EXERCISE — Look in the material below for the line with "[stage by stage]" and the line with "flops | 36.2 |", then set down exactly those two lines and all lines between, nothing more.

##############################

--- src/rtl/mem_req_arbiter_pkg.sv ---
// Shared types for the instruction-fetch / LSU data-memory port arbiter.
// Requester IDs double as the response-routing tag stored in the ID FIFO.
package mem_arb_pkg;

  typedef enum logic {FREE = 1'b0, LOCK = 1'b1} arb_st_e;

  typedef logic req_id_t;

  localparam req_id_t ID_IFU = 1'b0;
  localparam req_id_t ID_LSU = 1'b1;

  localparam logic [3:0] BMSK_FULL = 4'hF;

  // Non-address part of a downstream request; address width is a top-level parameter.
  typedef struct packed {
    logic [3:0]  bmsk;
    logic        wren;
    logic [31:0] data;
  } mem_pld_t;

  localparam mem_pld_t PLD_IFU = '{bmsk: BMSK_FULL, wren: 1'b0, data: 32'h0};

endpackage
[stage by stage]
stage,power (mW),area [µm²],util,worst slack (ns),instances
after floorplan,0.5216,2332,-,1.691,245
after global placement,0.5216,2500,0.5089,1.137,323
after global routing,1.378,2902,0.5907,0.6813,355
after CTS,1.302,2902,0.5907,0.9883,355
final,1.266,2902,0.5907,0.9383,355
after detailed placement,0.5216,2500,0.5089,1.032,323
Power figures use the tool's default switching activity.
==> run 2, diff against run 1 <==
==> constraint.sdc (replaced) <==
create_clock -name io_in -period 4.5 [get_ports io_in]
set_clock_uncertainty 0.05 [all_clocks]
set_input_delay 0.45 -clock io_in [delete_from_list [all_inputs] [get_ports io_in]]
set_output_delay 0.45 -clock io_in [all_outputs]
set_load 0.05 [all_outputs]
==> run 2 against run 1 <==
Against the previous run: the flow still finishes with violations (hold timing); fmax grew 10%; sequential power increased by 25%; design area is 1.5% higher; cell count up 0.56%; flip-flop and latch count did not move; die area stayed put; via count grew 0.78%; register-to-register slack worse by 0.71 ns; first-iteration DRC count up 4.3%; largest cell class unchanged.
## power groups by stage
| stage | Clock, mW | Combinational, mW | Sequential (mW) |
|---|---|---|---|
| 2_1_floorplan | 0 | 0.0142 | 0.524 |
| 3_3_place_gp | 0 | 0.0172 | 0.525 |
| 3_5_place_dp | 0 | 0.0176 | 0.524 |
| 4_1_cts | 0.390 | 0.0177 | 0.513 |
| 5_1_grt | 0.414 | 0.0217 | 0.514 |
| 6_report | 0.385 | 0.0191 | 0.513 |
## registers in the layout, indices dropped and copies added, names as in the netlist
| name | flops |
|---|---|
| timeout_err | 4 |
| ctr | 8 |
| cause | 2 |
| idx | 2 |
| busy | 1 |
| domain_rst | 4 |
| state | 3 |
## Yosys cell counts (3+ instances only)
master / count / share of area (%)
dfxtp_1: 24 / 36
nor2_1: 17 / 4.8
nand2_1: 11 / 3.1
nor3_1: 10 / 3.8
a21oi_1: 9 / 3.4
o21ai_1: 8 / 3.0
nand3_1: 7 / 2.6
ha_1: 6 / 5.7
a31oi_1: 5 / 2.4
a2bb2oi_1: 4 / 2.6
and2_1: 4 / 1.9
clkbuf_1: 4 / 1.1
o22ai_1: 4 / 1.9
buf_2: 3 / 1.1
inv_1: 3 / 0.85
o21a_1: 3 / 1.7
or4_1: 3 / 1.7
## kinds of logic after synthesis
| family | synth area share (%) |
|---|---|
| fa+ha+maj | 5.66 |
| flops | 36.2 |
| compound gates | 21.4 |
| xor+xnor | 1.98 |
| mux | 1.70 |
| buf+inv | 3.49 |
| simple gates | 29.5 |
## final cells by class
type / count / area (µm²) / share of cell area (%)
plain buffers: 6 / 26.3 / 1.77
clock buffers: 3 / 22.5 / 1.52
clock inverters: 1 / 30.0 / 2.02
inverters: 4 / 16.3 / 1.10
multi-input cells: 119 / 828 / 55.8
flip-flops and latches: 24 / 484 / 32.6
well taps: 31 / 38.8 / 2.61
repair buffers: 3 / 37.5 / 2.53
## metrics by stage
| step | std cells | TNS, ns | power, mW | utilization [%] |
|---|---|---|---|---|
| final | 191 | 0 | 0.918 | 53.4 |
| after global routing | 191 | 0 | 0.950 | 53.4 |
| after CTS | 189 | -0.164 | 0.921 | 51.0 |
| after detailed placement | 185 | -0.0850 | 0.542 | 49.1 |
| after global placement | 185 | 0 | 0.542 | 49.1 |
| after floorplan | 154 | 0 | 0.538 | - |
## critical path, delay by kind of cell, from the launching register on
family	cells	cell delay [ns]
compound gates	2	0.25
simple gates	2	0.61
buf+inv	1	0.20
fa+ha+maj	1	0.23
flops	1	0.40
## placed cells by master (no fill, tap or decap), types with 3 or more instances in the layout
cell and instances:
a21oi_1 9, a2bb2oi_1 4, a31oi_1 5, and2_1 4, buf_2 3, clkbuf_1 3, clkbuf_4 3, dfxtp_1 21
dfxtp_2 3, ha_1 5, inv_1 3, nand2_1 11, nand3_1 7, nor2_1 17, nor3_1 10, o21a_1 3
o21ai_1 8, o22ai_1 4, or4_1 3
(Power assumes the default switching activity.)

##############################

TASK RESULT —
[stage by stage]
stage,power (mW),area [µm²],util,worst slack (ns),instances
after floorplan,0.5216,2332,-,1.691,245
after global placement,0.5216,2500,0.5089,1.137,323
after global routing,1.378,2902,0.5907,0.6813,355
after CTS,1.302,2902,0.5907,0.9883,355
final,1.266,2902,0.5907,0.9383,355
after detailed placement,0.5216,2500,0.5089,1.032,323
Power figures use the tool's default switching activity.
==> run 2, diff against run 1 <==
==> constraint.sdc (replaced) <==
create_clock -name io_in -period 4.5 [get_ports io_in]
set_clock_uncertainty 0.05 [all_clocks]
set_input_delay 0.45 -clock io_in [delete_from_list [all_inputs] [get_ports io_in]]
set_output_delay 0.45 -clock io_in [all_outputs]
set_load 0.05 [all_outputs]
==> run 2 against run 1 <==
Against the previous run: the flow still finishes with violations (hold timing); fmax grew 10%; sequential power increased by 25%; design area is 1.5% higher; cell count up 0.56%; flip-flop and latch count did not move; die area stayed put; via count grew 0.78%; register-to-register slack worse by 0.71 ns; first-iteration DRC count up 4.3%; largest cell class unchanged.
## power groups by stage
| stage | Clock, mW | Combinational, mW | Sequential (mW) |
|---|---|---|---|
| 2_1_floorplan | 0 | 0.0142 | 0.524 |
| 3_3_place_gp | 0 | 0.0172 | 0.525 |
| 3_5_place_dp | 0 | 0.0176 | 0.524 |
| 4_1_cts | 0.390 | 0.0177 | 0.513 |
| 5_1_grt | 0.414 | 0.0217 | 0.514 |
| 6_report | 0.385 | 0.0191 | 0.513 |
## registers in the layout, indices dropped and copies added, names as in the netlist
| name | flops |
|---|---|
| timeout_err | 4 |
| ctr | 8 |
| cause | 2 |
| idx | 2 |
| busy | 1 |
| domain_rst | 4 |
| state | 3 |
## Yosys cell counts (3+ instances only)
master / count / share of area (%)
dfxtp_1: 24 / 36
nor2_1: 17 / 4.8
nand2_1: 11 / 3.1
nor3_1: 10 / 3.8
a21oi_1: 9 / 3.4
o21ai_1: 8 / 3.0
nand3_1: 7 / 2.6
ha_1: 6 / 5.7
a31oi_1: 5 / 2.4
a2bb2oi_1: 4 / 2.6
and2_1: 4 / 1.9
clkbuf_1: 4 / 1.1
o22ai_1: 4 / 1.9
buf_2: 3 / 1.1
inv_1: 3 / 0.85
o21a_1: 3 / 1.7
or4_1: 3 / 1.7
## kinds of logic after synthesis
| family | synth area share (%) |
|---|---|
| fa+ha+maj | 5.66 |
| flops | 36.2 |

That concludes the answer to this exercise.